スノウ:このPONがなきゃレンちゃんじゃない!

レンちゃんで抜き隊:魅力的ですよね~


 そう、レンの魅力とはそのギャップにあると思っているのだ。普段は自分たちの手の届かないトッププレイヤー。しかし戦闘と関係ない所でポンコツ具合をさらす、可愛らしさ親しみやすさ。そういったところがレンの魅力だった。

 切り抜きポイントはいっぱいあった。

 それこそ無数に。

 次のシーンは自分で投げた小石にあたって亡霊騎士に首を斬られるシーンだった。


「もおおおおお! なんでこんなのばっかりいいい!」


 それも笑いの神が微笑んだかのように、普通はあり得ない死に方をしたシーンだった。


アルバこぁ:芸人性にもどんどん磨きがかかっていきますなぁ

おるとロス:この先どんな笑いの神様のほほえみがあることやら。


 笑いの神はいつもニタニタと笑みを浮かべながらレンを見ている。世界一位なのにいらぬものに目をツケられてしまったものである。
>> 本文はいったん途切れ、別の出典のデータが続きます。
### src/rtl/multicycle_ctrl.sv
// Multi-cycle FETCH/DECODE/EXECUTE/MEMORY/WRITEBACK sequencer for the RV32I datapath.
// Drives IR/regfile/dmem/PC strobes and faults on illegal opcodes or data-memory timeout.
module multicycle_ctrl #(
  parameter int MEM_TIMEOUT = 15,
  parameter int CNT_WIDTH   = 32
) (
  input  logic                 clk,
  input  logic                 rst_n,
  input  logic                 instr_valid,
  input  logic [6:0]           opcode,
  input  logic [2:0]           funct3,
  input  logic                 EQ,
  input  logic                 mem_ack,
  output logic                 IRWrite,
  output logic                 PCWrite,
  output logic                 PCSrc,
  output logic                 JumpSrc,
  output logic                 JRetSrc,
  output logic                 RegWrite,
  output logic                 ResultSrc,
  output logic                 MemReq,
  output logic                 MemWrite,
  output logic                 retire,
  output logic [CNT_WIDTH-1:0] instret,
  output logic                 fault,
  output logic [2:0]           state
);

  localparam int WW = $clog2(MEM_TIMEOUT + 1);
  localparam logic [WW-1:0] LAST_WAIT = WW'(MEM_TIMEOUT - 1);

  typedef enum logic [2:0] {
    S_FETCH     = 3'd0,
    S_DECODE    = 3'd1,
    S_EXECUTE   = 3'd2,
    S_MEMORY    = 3'd3,
    S_WRITEBACK = 3'd4,
    S_FAULT     = 3'd5
  } state_t;

  typedef enum logic [3:0] {
    C_NONE, C_R, C_I, C_LOAD, C_STORE, C_BRANCH, C_JAL, C_JALR, C_LUI
  } class_t;

  state_t              r_state, w_next;
  class_t              r_class, w_dec_class;
  logic [2:0]          r_funct3;
  logic [WW-1:0]       r_wait;
  logic [CNT_WIDTH-1:0] r_instret;
  logic                w_taken;

  always_comb begin
    w_dec_class = C_NONE;
    case (opcode)
      7'b0110011: w_dec_class = C_R;
      7'b0010011: w_dec_class = C_I;
      7'b0000011: w_dec_class = C_LOAD;
      7'b0100011: w_dec_class = C_STORE;
      7'b1100011: w_dec_class = C_BRANCH;
      7'b1101111: w_dec_class = C_JAL;
      7'b1100111: w_dec_class = C_JALR;
      7'b0110111: w_dec_class = C_LUI;
      default:    w_dec_class = C_NONE;
    endcase
  end

  assign w_taken = ((r_funct3 == 3'b000) && EQ) || ((r_funct3 == 3'b001) && !EQ);

  always_ff @(posedge clk or negedge rst_n) begin
    if (!rst_n) begin
      r_state   <= S_FETCH;
      r_class   <= C_NONE;
      r_funct3  <= 3'b000;
      r_wait    <= '0;
      r_instret <= '0;
    end else begin
      r_state <= w_next;
      if (r_state == S_DECODE) begin
        r_class  <= w_dec_class;
        r_funct3 <= funct3;
      end
      // Counter sits at zero outside MEMORY, so every MEMORY visit starts clean.
      if (r_state != S_MEMORY)
        r_wait <= '0;
      else if (!mem_ack)
        r_wait <= r_wait + 1'b1;
      if (retire)
        r_instret <= r_instret + 1'b1;
    end
  end

  always_comb begin
    w_next    = r_state;
    IRWrite   = 1'b0;
    PCWrite   = 1'b0;
    PCSrc     = 1'b0;
    JumpSrc   = 1'b0;
    JRetSrc   = 1'b0;
    RegWrite  = 1'b0;
    ResultSrc = 1'b0;
    MemReq    = 1'b0;
    MemWrite  = 1'b0;
    retire    = 1'b0;
    fault     = 1'b0;
    case (r_state)
      S_FETCH: begin
        // rst_n gate keeps IRWrite quiet while reset holds the state in FETCH.
        IRWrite = instr_valid && rst_n;
        if (instr_valid) w_next = S_DECODE;
      end
      S_DECODE: begin
        w_next = (w_dec_class == C_NONE) ? S_FAULT : S_EXECUTE;
      end
      S_EXECUTE: begin
        case (r_class)
          C_BRANCH: begin
            PCWrite = 1'b1;
            PCSrc   = w_taken;
            retire  = 1'b1;
            w_next  = S_FETCH;
          end
          C_LOAD, C_STORE: w_next = S_MEMORY;
          default:         w_next = S_WRITEBACK;
        endcase
      end
      S_MEMORY: begin
        MemReq   = 1'b1;
        MemWrite = (r_class == C_STORE);
        if (mem_ack) begin
          if (r_class == C_STORE) begin
            PCWrite = 1'b1;
            retire  = 1'b1;
            w_next  = S_FETCH;
          end else begin
            w_next = S_WRITEBACK;
          end
        end else if (r_wait == LAST_WAIT) begin
          w_next = S_FAULT;
        end
      end
      S_WRITEBACK: begin
        RegWrite  = 1'b1;
        PCWrite   = 1'b1;
        retire    = 1'b1;
        ResultSrc = (r_class == C_LOAD);
        JumpSrc   = (r_class == C_JAL) || (r_class == C_JALR);
        PCSrc     = JumpSrc;
        JRetSrc   = (r_class == C_JALR);
        w_next    = S_FETCH;
      end
      S_FAULT: begin
        fault  = 1'b1;
        w_next = S_FAULT;
      end
      default: w_next = S_FAULT;
    endcase
  end

  assign instret = r_instret;
  assign state   = r_state;

endmodule
### config.mk
export PLATFORM = sky130hd
export DESIGN_NAME = multicycle_ctrl
export DESIGN_NICKNAME = d
export VERILOG_FILES = /design/src/rtl/multicycle_ctrl.sv
export SDC_FILE = /design/constraint.sdc
export NUM_CORES = 1
export LEC_CHECK = 0
export ABC_AREA = 1
export CAP_MARGIN = 30
export CORE_MARGIN = 1.5
export CORE_UTILIZATION = 52
export DETAILED_ROUTE_END_ITERATION = 6
export MAX_ROUTING_LAYER = met4
export PLACE_DENSITY = 0.78
export REMOVE_ABC_BUFFERS = 1
export SYNTH_ARGS = -nofsm -noshare
export SYNTH_HDL_FRONTEND = slang
export SYNTH_SLANG_ARGS = --single-unit
### constraint.sdc
create_clock -name clk -period 2.16 [get_ports clk]
set_input_delay 0.54 -clock clk [delete_from_list [all_inputs] [get_ports clk]]
set_output_delay 0.54 -clock clk [all_outputs]
set_load 0.02 [all_outputs]
==> impl_results.md <==
- Critical path type: in -> out
- R2r startpoint: r_class[3]
- Fin nets: 572
- Hpwl dp: 6.01 mm
- CTS Root Cell: clkbuf_8
- Clock Latency Late Sink: 0.30 ns
- Final core utilization: 69.4%
- Die Width: 79.9 µm
- Drt pass-1 iters: 5
- WL per Instance: 12.4 µm
- Tmin final: 2.09 ns
- Crit-path cells: clkdlybuf4s50_1 > xor2_1 > nand2_1 > o21ai_0 > buf_2
- Clock slew at reported path FFs: 0.09 ns
- Final Hold Violating Endpoints: 0
- Met3 WL: 340 µm
- Count of state elements after synthesis: 46
- Routed via count: 3,199
- Post-Synthesis Cells: 480
- Area Overhead vs Synth: 26.4%
- Die H: 79.9 µm
- IO Pins: 61
- Rows: 27
- Pin count of the biggest net entering global routing: 47
- Reg-to-reg endpoint: instret[14]
- Min setup slack post-route: 0.0676 ns
- DRC viols: 0
- Placed Area: 3800 µm²
- Sequential element share of the synthesized area: 37.4%
- Leakage: 1.80 nW
- PwrDens: 722 nW/µm²
- Peak supply drop: 709 µV
- Htree depth: 2
- Setup Viol. Count Final: 0
- Netlist cell types: 27
- DRT antenna net count: 0
- CP Data Required Time: 1.62 ns
- Finished Cell Area: 3890 µm²
- Final period utilization: 96.9%
- Initial antenna violation count: 0
- Most frequent cells in the layout: nand2_1 (203), nor2_1 (77), inv_1 (51)
- Initial cell density of the core: 54.9%
- Slowest stage delay, CP: 0.47 ns
- N_diodes: 0
- Max layer used: met4
- Mapped Avg Cell Area: 6.41 µm²
- Filler cells: 505
- Place WS: -0.366 ns
- WHS: 0.383 ns
- CTS Buffer Depth: 2
- Final setup skew: 0.0143 ns
- M1 WL: 3.59 mm
- Routed met2 length: 3.70 mm
- Layout cells sized above 1: 7.93%
- CP Max Fanout: 1
- First-pass GRT wire length: 12.9 mm
- Most common cell after layout, fill and taps aside: nand2_1
- Total GRT Usage: 26.5%
- R2R Setup Slk: 0.30 ns
- Vias in the first global route: 2,899
- Mapped Area: 3080 µm²
- Slowest CP cell: clkdlybuf4s50_1
- Status: finished, final reports clean
- DRT Wirelength: 7.78 mm
- Min-Delay Path Class: in -> async
- Core Area: 5610 µm²
- Slew Limit Headroom: 60.2%
- R2R depth: 9
- Slew Viols, Final: 0
- CP endpoint kind: output port
- MaxCap Viol Count: 0
- WP data arrival: 1.55 ns
- Fmax: 0.478 GHz
- Unrepaired setup endpoints after global routing: no
- Vias per cell: 5.10
- Yosys warns: 0
- Iter 0 DRT Violations: 243
- CTS buffer count: 5
- Worst slew pin tran: 0.597 ns
- Crit-path leading delay family: buffers and inverters
- Worst path bufs/invs: 2
- Full die area: 6390 µm²
- Total global routing overflow: 0
- CTS tree: yes
- Setup Buffers After CTS: 0
- Sink Count: 46
- Placer Congestion: 0.951
- CP Launch Type: input port
- Port buffer count: 60
[logic make-up after synthesis]
kind of cell             count (synthesis)  share of synthesized area, %
adder cells (fa/ha/maj)                  3                          1.22
flip-flops                              46                          37.4
buffers and inverters                   60                          8.82
AO/OA/AOI/OAI                           29                          4.92
AND/OR/NAND/NOR                        330                          44.0
XOR/XNOR                                12                          3.66
[synth_stat cells (all sizes together)]
cell	number	area (µm²)
buf	8	76.3
o22ai	2	12.5
nand3b	3	22.5
inv	52	195
o21ai	22	114
dfrtp	46	1150
nor2	84	333
and3	1	6.26
xor2	12	113
nand3	26	148
a21oi	5	25.0
nor3	4	20.0
nand2	205	774
ha	3	37.5
nand4	7	50.1
[report_power, final]
part / internal (mW) / leakage [nW] / switching, mW / total [mW]
logic: 0.412 / 1.13 / 0.658 / 1.07
clock network: 0.346 / 0.0514 / 0.313 / 0.658
registers: 0.960 / 0.627 / 0.122 / 1.08
[layer usage]
layer	GRT usage, %	vias to the layer above
met4	8.79	0
li1	-	1623
met3	4.11	14
met1	32.8	1469
met5	-	-
met2	44.3	93
[layout make-up]
class	count	area (µm²)	area share [%]
Clock buffer	6	72.6	1.87
Clock inverter	2	37.5	0.965
Inverter	52	195	5.02
Multi-Input combinational cell	374	1670	42.8
Sequential cell	46	1150	29.6
Tap cell	72	90.1	2.32
Timing Repair Buffer	75	678	17.4
[worst max-delay path by stage]
stage / from / end / depth (start not counted)
detailed placement: EQ / PCSrc / 5
global route: state[0] / ResultSrc / 5
CTS: state[0] / PCWrite / 6
floorplan: state[1] / JRetSrc / 5
finish: EQ / PCSrc / 5
global placement: EQ / PCSrc / 5
[sequential cells by signal (all words and copies together) (netlist names)]
register and cells:
instret 32, r_class 4, r_wait 4, r_funct3 3, state 3
[worst register-to-register path: stages, from the launching register on]
cell	delay [ns]
dfrtp_1	0.38
buf_4	0.14
nor2_1	0.18
nand4_2	0.15
nand3_4	0.10
buf_4	0.39
inv_2	0.08
buf_4	0.20
nand2_1	0.09
nand2_1	0.05
[through the flow]
stage	std cells	TNS [ns]	power, mW
final	627	0	2.81
after global routing	627	0	2.98
after CTS	627	0	2.82
after detailed placement	619	-1.38	2.19
after global placement	619	-1.04	2.16
after floorplan	472	-0.208	1.67
[repair_timing]
action | CTS | global route
pin swaps | 0 | 0
endpoints found under the setup margin | 11 | 6
cloned | 0 | 0
hold buffers | 0 | 0
gates resized for setup | 18 | 11
Power figures use the tool's default switching activity.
「もおおおお! こんなのばっかり切り抜いて! かっこいいところも抜いてよ!」


 レンはそのじつ、美味しいと思っていた。この切り抜きは間違いなく視聴者の目に留まるだろうと……。そして、願わくばウニーカ・レーテをプレイしたことない人にも見て欲しいと思っていた。


レンちゃんで抜き隊:レンちゃんはいつも撮れ高がいっぱいなんですよね。抜いてて楽しいです!


「ダメだ、僕は変な切り抜き師に目をつけられちまった……」


 そう言いながらも、切り抜きを同時視聴しながらレンは奏を待ち続けたのである。